[What you will do]: Using the word "inverters" as the filter, copy each matching line from the records.

(Collected data)
"""
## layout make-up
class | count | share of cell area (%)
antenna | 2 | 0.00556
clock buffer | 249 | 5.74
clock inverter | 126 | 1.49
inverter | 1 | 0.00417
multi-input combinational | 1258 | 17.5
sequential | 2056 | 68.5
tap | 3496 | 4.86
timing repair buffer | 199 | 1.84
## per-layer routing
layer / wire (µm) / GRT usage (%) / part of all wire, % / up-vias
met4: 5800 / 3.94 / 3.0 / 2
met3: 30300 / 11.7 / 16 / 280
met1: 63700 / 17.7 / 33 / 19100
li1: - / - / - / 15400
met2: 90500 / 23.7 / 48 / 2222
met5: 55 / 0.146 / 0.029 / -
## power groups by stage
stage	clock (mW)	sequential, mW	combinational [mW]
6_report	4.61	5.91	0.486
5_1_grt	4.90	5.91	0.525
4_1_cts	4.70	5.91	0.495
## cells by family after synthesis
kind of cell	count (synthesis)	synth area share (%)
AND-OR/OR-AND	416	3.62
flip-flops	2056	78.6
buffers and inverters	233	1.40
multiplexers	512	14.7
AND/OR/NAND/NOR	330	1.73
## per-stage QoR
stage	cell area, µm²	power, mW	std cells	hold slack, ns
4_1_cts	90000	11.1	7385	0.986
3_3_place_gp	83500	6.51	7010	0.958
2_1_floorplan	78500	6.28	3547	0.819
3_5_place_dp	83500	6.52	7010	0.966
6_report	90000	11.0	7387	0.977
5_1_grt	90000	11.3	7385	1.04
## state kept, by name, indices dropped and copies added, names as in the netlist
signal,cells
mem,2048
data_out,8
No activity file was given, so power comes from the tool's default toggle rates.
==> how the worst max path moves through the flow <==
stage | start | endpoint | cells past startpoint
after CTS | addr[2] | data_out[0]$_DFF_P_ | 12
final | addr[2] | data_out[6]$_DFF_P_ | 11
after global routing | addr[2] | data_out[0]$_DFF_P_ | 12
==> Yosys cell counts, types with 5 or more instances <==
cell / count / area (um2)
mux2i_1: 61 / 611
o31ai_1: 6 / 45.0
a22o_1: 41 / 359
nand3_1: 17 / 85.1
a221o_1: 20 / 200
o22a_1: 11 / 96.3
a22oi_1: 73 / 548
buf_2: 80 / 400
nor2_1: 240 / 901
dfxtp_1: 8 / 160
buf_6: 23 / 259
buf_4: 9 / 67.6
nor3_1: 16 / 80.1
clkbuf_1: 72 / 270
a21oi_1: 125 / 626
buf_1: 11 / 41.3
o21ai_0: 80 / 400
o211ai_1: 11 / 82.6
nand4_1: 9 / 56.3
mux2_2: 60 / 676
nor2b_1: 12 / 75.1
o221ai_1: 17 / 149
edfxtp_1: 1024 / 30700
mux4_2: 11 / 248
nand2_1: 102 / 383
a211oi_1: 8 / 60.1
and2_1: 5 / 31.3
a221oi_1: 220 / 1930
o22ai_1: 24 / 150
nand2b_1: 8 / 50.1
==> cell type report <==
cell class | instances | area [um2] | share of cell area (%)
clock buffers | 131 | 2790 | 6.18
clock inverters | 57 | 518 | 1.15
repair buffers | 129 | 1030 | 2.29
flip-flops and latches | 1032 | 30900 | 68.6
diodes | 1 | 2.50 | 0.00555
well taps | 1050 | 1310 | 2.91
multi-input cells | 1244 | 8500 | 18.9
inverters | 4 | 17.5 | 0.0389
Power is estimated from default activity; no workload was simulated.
--- design/flow/run.sh ---
#!/bin/bash
# OpenROAD 26Q1-2900-gdf79404cd8, Yosys 0.63+post, stock flow scripts
make -C /OpenROAD-flow-scripts/flow DESIGN_CONFIG=/design/flow/config.mk WORK_HOME=/design/flow/orfs finish
--- design/flow/config.mk ---
export PLATFORM = sky130hd
export DESIGN_NAME = rom_custom
export DESIGN_NICKNAME = rom_custom
export VERILOG_FILES = /design/flow/design.v
export SDC_FILE = /design/flow/constraint.sdc
export NUM_CORES = 4
export LEC_CHECK = 1
export CORE_AREA = 10 10 70 70
export DIE_AREA = 0 0 80 80
--- design/flow/constraint.sdc ---
current_design rom_custom

set clk_period 1.0
set clk_io_pct 0.2

create_clock -name clk0 -period $clk_period

set non_clock_inputs [all_inputs -no_clocks]
set_input_delay [expr $clk_period * $clk_io_pct] -clock clk0 $non_clock_inputs
set_output_delay [expr $clk_period * $clk_io_pct] -clock clk0 [all_outputs]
"""
[Task result]:
buffers and inverters	233	1.40
clock inverters | 57 | 518 | 1.15
inverters | 4 | 17.5 | 0.0389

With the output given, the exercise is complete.